Linking Clinical Added Value to Normalized Delta QALY: Insights From Therapeutic Product Analysis

OBJECTIVES: The study aimed to assess the relationship between the Clinical Added Value (CAV) and the normalized Delta QALY (Quality-Adjusted Life Years).

METHODS: Drugs with CAV ratings I to IV without major objection or global uncertainties were included. Products with missing data for time horizon or delta QALY were excluded (129 entries, 59 drugs). Analyses were performed for oncology (91 entries), non-oncology drugs (38 entries), rare diseases (20 entries), and pediatric populations (27 entries). Statistical analysis involved descriptive statistics, and Kruskal-Wallis H-tests to determine significant differences in normalized Delta QALY across CAV. Normalized Delta QALY represents Delta QALY divided by the time horizon, providing a rate of QALY gain per year, which is useful for comparing the efficiency of different treatments over time.

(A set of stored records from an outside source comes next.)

==> src/rtl/sram_arbiter.sv <==
`default_nettype none
// ============================================================================
// Module      : sram_arbiter
// Description : Two-port (instruction fetch / data) arbiter in front of a
//               single asynchronous SRAM. One access at a time runs through
//               IDLE -> ACCESS (WAIT_CYCLES+1 cycles) -> DONE. The granted
//               port gets a one-cycle ready pulse in DONE; read data is held
//               in a per-port register until that port's next read.
//
//               Compile-time option:
//                 ARB_ROUND_ROBIN_EN  - when defined, simultaneous requests
//                                       alternate between the ports (fetch
//                                       gets the first tie after reset).
//                                       When undefined, the data port always
//                                       wins a tie.
//
// Ports       : clk, rst            - clock, synchronous active-high reset
//               if_*                - fetch port (read only)
//               dm_*                - data port (load / store, active-low BE)
//               sram_*              - SRAM pins (active-low strobes)
//
// Revision    : 1.0 - initial release
// ============================================================================
module sram_arbiter #(
    parameter int WAIT_CYCLES = 1,
    parameter int SRAM_AW     = 20
) (
    input  logic               clk,
    input  logic               rst,
    input  logic               if_req_i,
    input  logic [31:0]        if_addr_i,
    output logic [31:0]        if_rdata_o,
    output logic               if_ready_o,
    input  logic               dm_re_i,
    input  logic               dm_we_i,
    input  logic [31:0]        dm_addr_i,
    input  logic [3:0]         dm_wbe_n_i,
    input  logic [31:0]        dm_wdata_i,
    output logic [31:0]        dm_rdata_o,
    output logic               dm_ready_o,
    output logic [SRAM_AW-1:0] sram_addr_o,
    output logic [31:0]        sram_wdata_o,
    output logic [3:0]         sram_be_n_o,
    output logic               sram_ce_n_o,
    output logic               sram_oe_n_o,
    output logic               sram_we_n_o,
    input  logic [31:0]        sram_rdata_i
);

    localparam logic [1:0] c_st_idle   = 2'd0;
    localparam logic [1:0] c_st_access = 2'd1;
    localparam logic [1:0] c_st_done   = 2'd2;

    localparam logic [3:0] c_wait_load = 4'(WAIT_CYCLES);

    logic [1:0]         r_state;
    logic [1:0]         w_state_nxt;
    logic [3:0]         r_cnt;
    logic               r_gnt_dm;
    logic               r_is_wr;
    logic [SRAM_AW-1:0] r_addr;
    logic [31:0]        r_wdata;
    logic [3:0]         r_be_n;
    logic [31:0]        r_if_rdata;
    logic [31:0]        r_dm_rdata;
    logic               r_last_dm;

    logic               w_dm_req;
    logic               w_any_req;
    logic               w_grant_dm;
    logic               w_unused;

    assign w_dm_req  = dm_re_i | dm_we_i;
    assign w_any_req = if_req_i | w_dm_req;

    // Only word-address bits reach the SRAM; the last-grant flag only steers
    // arbitration in the round-robin build.
    assign w_unused = ^{if_addr_i, dm_addr_i, r_last_dm};

`ifdef ARB_ROUND_ROBIN_EN
    // r_gnt_seen stays low until the first grant so that, with the last-grant
    // flag resetting to "fetch", the very first tie still goes to fetch.
    logic r_gnt_seen;

    always_comb begin
        w_grant_dm = w_dm_req;
        if (if_req_i && w_dm_req) begin
            w_grant_dm = r_gnt_seen && !r_last_dm;
        end
    end

    always_ff @(posedge clk) begin
        if (rst) begin
            r_gnt_seen <= 1'b0;
        end else if ((r_state == c_st_idle) && w_any_req) begin
            r_gnt_seen <= 1'b1;
        end
    end
`else
    assign w_grant_dm = w_dm_req;
`endif

    // ------------------------------------------------------------------------
    // Next-state logic
    // ------------------------------------------------------------------------
    always_comb begin
        w_state_nxt = r_state;
        case (r_state)
            c_st_idle:   if (w_any_req)       w_state_nxt = c_st_access;
            c_st_access: if (r_cnt == 4'd0)   w_state_nxt = c_st_done;
            c_st_done:                        w_state_nxt = c_st_idle;
            default:                          w_state_nxt = c_st_idle;
        endcase
    end

    // ------------------------------------------------------------------------
    // State register and datapath
    // ------------------------------------------------------------------------
    always_ff @(posedge clk) begin
        if (rst) begin
            r_state    <= c_st_idle;
            r_cnt      <= 4'd0;
            r_gnt_dm   <= 1'b0;
            r_is_wr    <= 1'b0;
            r_addr     <= '0;
            r_wdata    <= 32'd0;
            r_be_n     <= 4'b1111;
            r_if_rdata <= 32'd0;
            r_dm_rdata <= 32'd0;
            r_last_dm  <= 1'b0;
        end else begin
            r_state <= w_state_nxt;
            case (r_state)
                c_st_idle: begin
                    if (w_any_req) begin
                        r_cnt     <= c_wait_load;
                        r_gnt_dm  <= w_grant_dm;
                        r_is_wr   <= w_grant_dm & dm_we_i;
                        r_last_dm <= w_grant_dm;
                        if (w_grant_dm) begin
                            r_addr  <= dm_addr_i[SRAM_AW+1:2];
                            r_wdata <= dm_wdata_i;
                            // Loads enable all lanes; stores use the caller's mask.
                            r_be_n  <= dm_we_i ? dm_wbe_n_i : 4'b0000;
                        end else begin
                            r_addr  <= if_addr_i[SRAM_AW+1:2];
                            r_be_n  <= 4'b0000;
                        end
                    end
                end
                c_st_access: begin
                    if (r_cnt != 4'd0) begin
                        r_cnt <= r_cnt - 4'd1;
                    end else if (!r_is_wr) begin
                        if (r_gnt_dm) begin
                            r_dm_rdata <= sram_rdata_i;
                        end else begin
                            r_if_rdata <= sram_rdata_i;
                        end
                    end
                end
                default: ;
            endcase
        end
    end

    // ------------------------------------------------------------------------
    // SRAM strobes: only active while in ACCESS
    // ------------------------------------------------------------------------
    always_comb begin
        sram_ce_n_o = 1'b1;
        sram_oe_n_o = 1'b1;
        sram_we_n_o = 1'b1;
        sram_be_n_o = 4'b1111;
        if (r_state == c_st_access) begin
            sram_ce_n_o = 1'b0;
            sram_be_n_o = r_be_n;
            if (r_is_wr) begin
                sram_we_n_o = 1'b0;
            end else begin
                sram_oe_n_o = 1'b0;
            end
        end
    end

    assign sram_addr_o  = r_addr;
    assign sram_wdata_o = r_wdata;
    assign if_rdata_o   = r_if_rdata;
    assign dm_rdata_o   = r_dm_rdata;
    assign if_ready_o   = (r_state == c_st_done) && !r_gnt_dm;
    assign dm_ready_o   = (r_state == c_st_done) &&  r_gnt_dm;

endmodule
`default_nettype wire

RESULTS: The overall analysis revealed a statistically significant difference in normalized Delta QALY between CAV I-III and IV, with the Kruskal-Wallis H-test yielding a test statistic of 16.766 and a p-value of 0.000042. This indicates that the CAV are a meaningful discriminator of normalized QALY outcomes, reflecting their link to efficacy in the cost-effectiveness model.

• Oncology Therapeutic Areas: A significant difference in normalized Delta QALY was observed (Test Statistic: 4.345, P-Value: 0.037).
• Non-Oncology Therapeutic Areas: Significant differences in normalized Delta QALY were found (Test Statistic: 15.129, P-Value: 0.0001).
• Rare Diseases: No significant differences were observed (Test Statistic: 2.428, P-Value: 0.119), possibly due to small sample size and variability.
• Pediatric Populations: A significant difference in normalized Delta QALY was noted (Test Statistic: 9.453, P-Value: 0.002).

CONCLUSIONS: The study revealed significant variation in normalized Delta QALY across CAV I-III and IV, highlighting the link between CAV and efficacy in the cost-effectiveness model. Notable differences were observed in non-oncology areas and pediatric populations.